Always quarantine a newcomer plant for a few days—that is, keep it away from other houseplants and in another room until you are sure it did not arrive infected. Fight small outbreaks by showering a plant in the kitchen sink (hold your hand over the soil surface, and spray the plant clean). Alternatively, wipe down the foliage and stems with a cotton swab or cotton ball dampened with rubbing alcohol. Or spray with an insecticidal soap, following label directions.
Inspect the pot. If a pot doesn’t have a drainage hole or is wrapped in decorative foil, drainage will be thwarted, which causes roots to rot. Remove the foil, and “nest” the plastic pot in a slightly larger decorative one or repot the plant in a container that has a drainage hole.
Beware the windowsill. A spot on the windowsill can be too chilly or too bright and lead to a plant’s early demise. If foliage browns, yellows or dies, or buds drop without opening, move the pot to a warmer location with indirect light.
Don’t under-water. Small potted plants dry out faster than mature plants in larger containers. Check every day, and water when the soil-mix surface is dry to the touch. Alternatively, set a pot in a dish or tray of water, and let it “sip up” water when it needs it. Perk up a plant by spritzing it with water from time to time, or put a pot in the bathroom temporarily, where shower steam raises the humidity.
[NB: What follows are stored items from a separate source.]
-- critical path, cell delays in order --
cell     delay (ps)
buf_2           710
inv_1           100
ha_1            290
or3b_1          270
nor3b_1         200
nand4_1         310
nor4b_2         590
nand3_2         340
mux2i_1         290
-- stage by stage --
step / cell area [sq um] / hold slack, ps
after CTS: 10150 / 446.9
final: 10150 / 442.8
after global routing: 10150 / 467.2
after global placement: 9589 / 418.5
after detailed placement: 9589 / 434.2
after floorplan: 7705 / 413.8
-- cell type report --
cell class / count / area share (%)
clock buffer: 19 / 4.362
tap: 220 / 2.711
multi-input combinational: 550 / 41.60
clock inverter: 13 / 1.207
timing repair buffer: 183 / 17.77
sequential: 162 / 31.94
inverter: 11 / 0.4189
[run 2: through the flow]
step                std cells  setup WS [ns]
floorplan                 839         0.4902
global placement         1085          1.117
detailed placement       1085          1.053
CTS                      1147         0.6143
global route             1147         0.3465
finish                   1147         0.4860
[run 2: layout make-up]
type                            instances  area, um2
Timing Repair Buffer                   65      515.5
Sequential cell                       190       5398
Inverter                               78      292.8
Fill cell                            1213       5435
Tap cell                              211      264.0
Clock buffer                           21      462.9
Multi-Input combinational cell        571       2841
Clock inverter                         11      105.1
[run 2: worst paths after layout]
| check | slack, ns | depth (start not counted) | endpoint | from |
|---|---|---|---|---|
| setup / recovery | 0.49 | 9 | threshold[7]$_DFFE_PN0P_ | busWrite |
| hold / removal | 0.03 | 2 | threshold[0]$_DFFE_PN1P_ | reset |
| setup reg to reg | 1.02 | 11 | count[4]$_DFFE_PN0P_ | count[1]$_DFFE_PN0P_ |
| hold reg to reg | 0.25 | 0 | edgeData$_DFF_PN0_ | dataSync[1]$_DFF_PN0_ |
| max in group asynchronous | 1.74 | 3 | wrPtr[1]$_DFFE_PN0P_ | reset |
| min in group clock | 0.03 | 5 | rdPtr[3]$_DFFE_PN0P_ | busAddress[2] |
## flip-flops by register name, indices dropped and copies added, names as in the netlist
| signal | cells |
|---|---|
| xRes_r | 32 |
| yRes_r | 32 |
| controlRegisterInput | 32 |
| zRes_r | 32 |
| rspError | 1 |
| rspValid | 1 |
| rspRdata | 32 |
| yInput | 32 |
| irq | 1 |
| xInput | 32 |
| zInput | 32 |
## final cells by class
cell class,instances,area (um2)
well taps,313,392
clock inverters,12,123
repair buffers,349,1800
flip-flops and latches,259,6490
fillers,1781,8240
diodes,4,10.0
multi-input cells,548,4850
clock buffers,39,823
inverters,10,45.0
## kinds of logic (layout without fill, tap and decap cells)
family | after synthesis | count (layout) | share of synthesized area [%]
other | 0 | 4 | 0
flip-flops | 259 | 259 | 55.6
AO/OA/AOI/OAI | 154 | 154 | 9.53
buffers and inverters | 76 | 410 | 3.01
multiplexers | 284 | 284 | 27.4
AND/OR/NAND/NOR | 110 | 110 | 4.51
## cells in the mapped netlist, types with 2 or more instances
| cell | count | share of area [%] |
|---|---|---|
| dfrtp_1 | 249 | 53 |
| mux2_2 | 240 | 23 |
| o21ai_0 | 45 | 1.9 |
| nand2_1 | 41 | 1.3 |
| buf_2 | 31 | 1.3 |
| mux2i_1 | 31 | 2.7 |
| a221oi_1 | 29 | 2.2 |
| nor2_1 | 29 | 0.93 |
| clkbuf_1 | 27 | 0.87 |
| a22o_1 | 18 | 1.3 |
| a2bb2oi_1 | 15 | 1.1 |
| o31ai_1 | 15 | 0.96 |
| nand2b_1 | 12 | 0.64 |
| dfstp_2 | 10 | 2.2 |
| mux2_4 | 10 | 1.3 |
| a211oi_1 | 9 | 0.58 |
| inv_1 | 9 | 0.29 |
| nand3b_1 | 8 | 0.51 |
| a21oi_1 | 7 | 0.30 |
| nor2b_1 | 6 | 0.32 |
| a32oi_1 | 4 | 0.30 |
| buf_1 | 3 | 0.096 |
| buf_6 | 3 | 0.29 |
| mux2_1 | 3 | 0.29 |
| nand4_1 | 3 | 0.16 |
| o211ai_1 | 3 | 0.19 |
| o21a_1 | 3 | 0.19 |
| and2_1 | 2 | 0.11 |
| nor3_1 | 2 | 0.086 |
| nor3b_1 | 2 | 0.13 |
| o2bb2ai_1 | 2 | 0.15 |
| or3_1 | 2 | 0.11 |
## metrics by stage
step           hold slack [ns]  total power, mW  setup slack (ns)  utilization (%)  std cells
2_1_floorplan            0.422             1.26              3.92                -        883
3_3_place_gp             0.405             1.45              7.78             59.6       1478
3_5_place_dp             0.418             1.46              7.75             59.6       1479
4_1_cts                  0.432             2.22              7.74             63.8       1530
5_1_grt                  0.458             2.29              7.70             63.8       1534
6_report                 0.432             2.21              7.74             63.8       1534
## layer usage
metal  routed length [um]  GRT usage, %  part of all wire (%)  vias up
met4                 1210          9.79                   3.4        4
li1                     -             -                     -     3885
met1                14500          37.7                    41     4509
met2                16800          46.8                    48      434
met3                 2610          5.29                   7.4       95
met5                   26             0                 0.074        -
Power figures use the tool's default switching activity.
===== config.mk =====
export PLATFORM = sky130hd
export DESIGN_NAME = key_debounce_multi
export DESIGN_NICKNAME = d
export VERILOG_FILES = /design/src/rtl/key_debounce_multi.sv
export SDC_FILE = /design/constraint.sdc
export NUM_CORES = 1
export LEC_CHECK = 0
export ABC_CLOCK_PERIOD_IN_PS = 2200
export CAP_MARGIN = 10
export CELL_PAD_IN_SITES_DETAIL_PLACEMENT = 1
export CELL_PAD_IN_SITES_GLOBAL_PLACEMENT = 1
export CORE_UTILIZATION = 44
export CTS_CLUSTER_SIZE = 16
export DETAILED_ROUTE_END_ITERATION = 8
export PLACE_DENSITY = 0.72
export SYNTH_ARGS = -nofsm -noshare
export SYNTH_HDL_FRONTEND = slang
export SYNTH_SLANG_ARGS = --single-unit
export TNS_END_PERCENT = 100

===== constraint.sdc =====
create_clock -name clk -period 2.2 [get_ports clk]
set_input_delay 0.33 -clock clk [delete_from_list [all_inputs] [get_ports clk]]
set_output_delay 0.33 -clock clk [all_outputs]
set_load 0.02 [all_outputs]
File: config.mk
export PLATFORM = sky130hd
export DESIGN_NAME = drink_order_requester
export DESIGN_NICKNAME = d
export VERILOG_FILES = /design/src/rtl/drink_pkg.sv /design/src/rtl/wait_timer.sv /design/src/rtl/drink_order_requester.sv
export SDC_FILE = /design/constraint.sdc
export NUM_CORES = 1
export LEC_CHECK = 0
export ABC_AREA = 1
export CORE_ASPECT_RATIO = 1.75
export CORE_MARGIN = 5
export CORE_UTILIZATION = 55
export CTS_BUF_LIST = sky130_fd_sc_hd__clkbuf_16
export DETAILED_ROUTE_END_ITERATION = 7
export PLACE_DENSITY_LB_ADDON = 0.08
export SETUP_SLACK_MARGIN = 0.1
export SLEW_MARGIN = 10
export SYNTH_ARGS = -nofsm -noshare
export SYNTH_HDL_FRONTEND = slang
export SYNTH_SLANG_ARGS = --single-unit
export TNS_END_PERCENT = 20
File: constraint.sdc
create_clock -name clk -period 2.85 [get_ports clk]
set_input_delay 0.855 -clock clk [delete_from_list [all_inputs] [get_ports clk]]
set_output_delay 0.855 -clock clk [all_outputs]
set_load 0.01 [all_outputs]
$ cat src/rtl/fetch_sequencer.sv
// fetch_sequencer: IF-stage control. Decides PC advance/hold/redirect and
// IF/ID load/hold/flush, sequences boot bubbles and halt/resume, buffers one
// redirect that arrives while halted, and keeps fetch-side perf counters.
module fetch_sequencer #(
  parameter int unsigned BOOT_CYCLES = 1
) (
  input  logic        clk,
  input  logic        reset,
  input  logic        stall_req,
  input  logic        br_taken,
  input  logic [63:0] br_target,
  input  logic        halt_req,
  input  logic        resume,
  output logic        pc_we,
  output logic        pc_sel,
  output logic [63:0] redirect_pc,
  output logic        ifid_we,
  output logic        ifid_flush,
  output logic        fetch_valid,
  output logic [31:0] fetch_count,
  output logic [15:0] stall_count
);

  localparam int unsigned BOOT_CNT_W = 4;
  localparam int unsigned PC_W       = 64;
  localparam logic [BOOT_CNT_W-1:0] BOOT_LAST = BOOT_CNT_W'(BOOT_CYCLES - 1);

  typedef enum logic [1:0] {
    ST_BOOT = 2'd0,
    ST_RUN  = 2'd1,
    ST_HALT = 2'd2
  } state_t;

  state_t                state, state_nxt;
  logic [BOOT_CNT_W-1:0] boot_cnt, boot_cnt_nxt;
  logic                  pend_valid, pend_valid_nxt;
  logic [PC_W-1:0]       pend_pc, pend_pc_nxt;
  logic                  fetch_inc;
  logic                  stall_inc;

  // State, pending redirect and counter registers.
  always_ff @(posedge clk) begin
    if (reset) begin
      state       <= ST_BOOT;
      boot_cnt    <= '0;
      pend_valid  <= 1'b0;
      pend_pc     <= '0;
      fetch_count <= '0;
      stall_count <= '0;
    end else begin
      state      <= state_nxt;
      boot_cnt   <= boot_cnt_nxt;
      pend_valid <= pend_valid_nxt;
      pend_pc    <= pend_pc_nxt;
      if (fetch_inc) begin
        fetch_count <= fetch_count + 32'd1;
      end
      if (stall_inc && (stall_count != 16'hFFFF)) begin
        stall_count <= stall_count + 16'd1;
      end
    end
  end

  // Next-state and combinational fetch-control outputs.
  always_comb begin
    state_nxt      = state;
    boot_cnt_nxt   = boot_cnt;
    pend_valid_nxt = pend_valid;
    pend_pc_nxt    = pend_pc;
    fetch_inc      = 1'b0;
    stall_inc      = 1'b0;
    pc_we          = 1'b0;
    pc_sel         = 1'b0;
    redirect_pc    = '0;
    ifid_we        = 1'b1;
    ifid_flush     = 1'b1;
    fetch_valid    = 1'b0;

    unique case (state)
      ST_BOOT: begin
        boot_cnt_nxt = boot_cnt + BOOT_CNT_W'(1);
        if (boot_cnt == BOOT_LAST) begin
          state_nxt = ST_RUN;
        end
      end

      ST_RUN: begin
        if (br_taken) begin
          pc_we       = 1'b1;
          pc_sel      = 1'b1;
          redirect_pc = br_target;
        end else if (stall_req) begin
          ifid_we    = 1'b0;
          ifid_flush = 1'b0;
          stall_inc  = 1'b1;
        end else if (halt_req) begin
          state_nxt = ST_HALT;
        end else begin
          pc_we       = 1'b1;
          ifid_flush  = 1'b0;
          fetch_valid = 1'b1;
          fetch_inc   = 1'b1;
        end
      end

      ST_HALT: begin
        if (resume) begin
          state_nxt      = ST_RUN;
          pend_valid_nxt = 1'b0;
          pend_pc_nxt    = '0;
          // A branch arriving with resume is newer than the buffered one.
          if (br_taken) begin
            pc_we       = 1'b1;
            pc_sel      = 1'b1;
            redirect_pc = br_target;
          end else if (pend_valid) begin
            pc_we       = 1'b1;
            pc_sel      = 1'b1;
            redirect_pc = pend_pc;
          end
        end else if (br_taken) begin
          pend_valid_nxt = 1'b1;
          pend_pc_nxt    = br_target;
        end
      end

      default: begin
        state_nxt = ST_BOOT;
      end
    endcase

    // Reset holds fetch in a flushed bubble regardless of current state.
    if (reset) begin
      pc_we       = 1'b0;
      pc_sel      = 1'b0;
      redirect_pc = '0;
      ifid_we     = 1'b1;
      ifid_flush  = 1'b1;
      fetch_valid = 1'b0;
    end
  end

endmodule
## src/rtl/sae_pkg.sv

```systemverilog
// Shared types and defaults for the streaming Vigenere-style cipher.
// Characters live in a printable window [CHAR_MIN, CHAR_MAX] of RANGE symbols.
package sae_pkg;

  typedef enum logic [1:0] {
    MODE_IDLE = 2'b00,
    MODE_ENC  = 2'b01,
    MODE_DEC  = 2'b10,
    MODE_RSV  = 2'b11
  } mode_t;

  typedef enum logic {
    ST_IDLE   = 1'b0,
    ST_ACTIVE = 1'b1
  } state_t;

  localparam int unsigned CHAR_MIN_DEF = 32'h20;
  localparam int unsigned CHAR_MAX_DEF = 32'h7E;
  localparam int unsigned RANGE_DEF    = CHAR_MAX_DEF - CHAR_MIN_DEF + 1;

  // Reduces a raw key byte into the symbol range (divisor is a constant).
  function automatic logic [15:0] mod_range(input logic [15:0] value, input logic [15:0] range);
    return value % range;
  endfunction

endpackage

```

## src/rtl/sae_fifo.sv

```systemverilog
// Small synchronous FIFO with first-word-fall-through read, full/empty and count.
// Pushes on a full FIFO are dropped even when a pop happens in the same cycle.
module sae_fifo #(
  parameter int WIDTH = 10,
  parameter int DEPTH = 4
) (
  input  logic                     clk,
  input  logic                     rst_n,
  input  logic                     wr_en,
  input  logic [WIDTH-1:0]         wr_data,
  input  logic                     rd_en,
  output logic [WIDTH-1:0]         rd_data,
  output logic                     full,
  output logic                     empty,
  output logic [$clog2(DEPTH):0]   count
);

  localparam int AW = $clog2(DEPTH);

  logic [WIDTH-1:0] mem [DEPTH];
  logic [AW-1:0]    wr_ptr_reg, rd_ptr_reg;
  logic [AW:0]      count_reg;
  logic             push, pop;

  assign full    = (count_reg == (AW+1)'(DEPTH));
  assign empty   = (count_reg == '0);
  assign count   = count_reg;
  assign push    = wr_en && !full;
  assign pop     = rd_en && !empty;
  assign rd_data = mem[rd_ptr_reg];

  always_ff @(posedge clk) begin
    if (push) mem[wr_ptr_reg] <= wr_data;
  end

  // Power-of-two depth lets the pointers wrap naturally.
  always_ff @(posedge clk or negedge rst_n) begin
    if (!rst_n) begin
      wr_ptr_reg <= '0;
      rd_ptr_reg <= '0;
      count_reg  <= '0;
    end else begin
      if (push) wr_ptr_reg <= wr_ptr_reg + 1'b1;
      if (pop)  rd_ptr_reg <= rd_ptr_reg + 1'b1;
      case ({push, pop})
        2'b10:   count_reg <= count_reg + 1'b1;
        2'b01:   count_reg <= count_reg - 1'b1;
        default: count_reg <= count_reg;
      endcase
    end
  end

endmodule

```

## src/rtl/sae_stream_cipher.sv

```systemverilog
// Streaming cyclic-key cipher over printable characters, one char per beat,
// with per-character error flag and a small output FIFO.
module sae_stream_cipher
  import sae_pkg::*;
#(
  parameter int          DATA_W     = 8,
  parameter int          KEY_LEN    = 4,
  parameter int          FIFO_DEPTH = 4,
  parameter int unsigned CHAR_MIN   = CHAR_MIN_DEF,
  parameter int unsigned CHAR_MAX   = CHAR_MAX_DEF,
  localparam int         KW         = (KEY_LEN > 1) ? $clog2(KEY_LEN) : 1
) (
  input  logic              clk,
  input  logic              rst_n,
  input  logic [1:0]        mode,
  input  logic              key_we,
  input  logic [KW-1:0]     key_idx,
  input  logic [DATA_W-1:0] key_byte,
  output logic              key_busy,
  input  logic              s_valid,
  output logic              s_ready,
  input  logic [DATA_W-1:0] s_data,
  input  logic              s_last,
  output logic              m_valid,
  input  logic              m_ready,
  output logic [DATA_W-1:0] m_data,
  output logic              m_err,
  output logic              m_last
);

  localparam int unsigned RANGE   = CHAR_MAX - CHAR_MIN + 1;
  localparam int          AW      = DATA_W + 1;
  localparam int          CW      = $clog2(FIFO_DEPTH) + 1;
  localparam logic [AW-1:0]     RANGE_W = AW'(RANGE);
  localparam logic [AW-1:0]     CMIN_W  = AW'(CHAR_MIN);
  localparam logic [DATA_W-1:0] CMIN_D  = DATA_W'(CHAR_MIN);
  localparam logic [DATA_W-1:0] CMAX_D  = DATA_W'(CHAR_MAX);

  state_t              state_reg, state_next;
  mode_t               mode_reg, eff_mode;
  logic [KW-1:0]       ptr_reg;
  logic [DATA_W-1:0]   key_reg [KEY_LEN];
  logic [KEY_LEN-1:0]  key_slot_we;
  logic                rdy_en_reg;
  logic                accept, key_wr;
  logic                fifo_full, fifo_empty;
  logic [CW-1:0]       fifo_count;
  logic [DATA_W+1:0]   fifo_rd_data;
  logic [AW-1:0]       x, k, y;
  logic                in_range, err;
  logic [DATA_W-1:0]   res_data;

  assign s_ready  = rdy_en_reg && !fifo_full;
  assign accept   = s_valid && s_ready;
  assign key_busy = (state_reg == ST_ACTIVE);
  assign key_wr   = key_we && !key_busy && !accept;
  // The first beat of a message uses the live mode; later beats the latched copy.
  assign eff_mode = (state_reg == ST_IDLE) ? mode_t'(mode) : mode_reg;

  for (genvar gi = 0; gi < KEY_LEN; gi++) begin : g_key_we
    assign key_slot_we[gi] = key_wr && (key_idx == KW'(gi));
  end

  always_ff @(posedge clk or negedge rst_n) begin
    if (!rst_n) begin
      for (int i = 0; i < KEY_LEN; i++) key_reg[i] <= '0;
    end else begin
      for (int i = 0; i < KEY_LEN; i++)
        if (key_slot_we[i]) key_reg[i] <= key_byte;
    end
  end

  always_comb begin
    x        = {1'b0, s_data} - CMIN_W;
    k        = AW'(mod_range(16'(key_reg[ptr_reg]), 16'(RANGE)));
    in_range = (s_data >= CMIN_D) && (s_data <= CMAX_D);
    err      = !in_range || !((eff_mode == MODE_ENC) || (eff_mode == MODE_DEC));
    if (eff_mode == MODE_ENC) begin
      y = x + k;
      if (y >= RANGE_W) y = y - RANGE_W;
    end else begin
      y = (x >= k) ? (x - k) : (x + RANGE_W - k);
    end
    res_data = err ? '0 : DATA_W'(y + CMIN_W);
  end

  always_comb begin
    state_next = state_reg;
    if (accept) state_next = s_last ? ST_IDLE : ST_ACTIVE;
  end

  always_ff @(posedge clk or negedge rst_n) begin
    if (!rst_n) begin
      state_reg  <= ST_IDLE;
      mode_reg   <= MODE_IDLE;
      ptr_reg    <= '0;
      rdy_en_reg <= 1'b0;
    end else begin
      state_reg  <= state_next;
      rdy_en_reg <= 1'b1;
      if (accept) begin
        if (state_reg == ST_IDLE) mode_reg <= mode_t'(mode);
        if (s_last || (ptr_reg == KW'(KEY_LEN - 1))) ptr_reg <= '0;
        else                                         ptr_reg <= ptr_reg + 1'b1;
      end
    end
  end

  sae_fifo #(
    .WIDTH (DATA_W + 2),
    .DEPTH (FIFO_DEPTH)
  ) u_fifo (
    .clk     (clk),
    .rst_n   (rst_n),
    .wr_en   (accept),
    .wr_data ({s_last, err, res_data}),
    .rd_en   (m_ready),
    .rd_data (fifo_rd_data),
    .full    (fifo_full),
    .empty   (fifo_empty),
    .count   (fifo_count)
  );

  assign m_valid                  = (fifo_count != '0);
  assign {m_last, m_err, m_data}  = fifo_empty ? '0 : fifo_rd_data;

endmodule
```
Don’t fertilize. Normally, houseplants benefit from plant food, but this is winter, and these plants got dosed with plenty of fertilizer before they were sold. There’s generally no need to feed.
After the holidays…
Some plants should stay in their pots indoors or in a spot outside beginning in late spring, sheltered from bright sun—these include amaryllis, Christmas cactus, kalanchoe and poinsettia. Start feeding by late summer.
Other plants—such as flower bulbs, miniature cyclamen, mini azaleas and rosemary plants—can survive outdoor garden conditions after the danger of frost is past. But they may spend their first year outdoors focused on root growth and only resume top growth and blooming in the following years.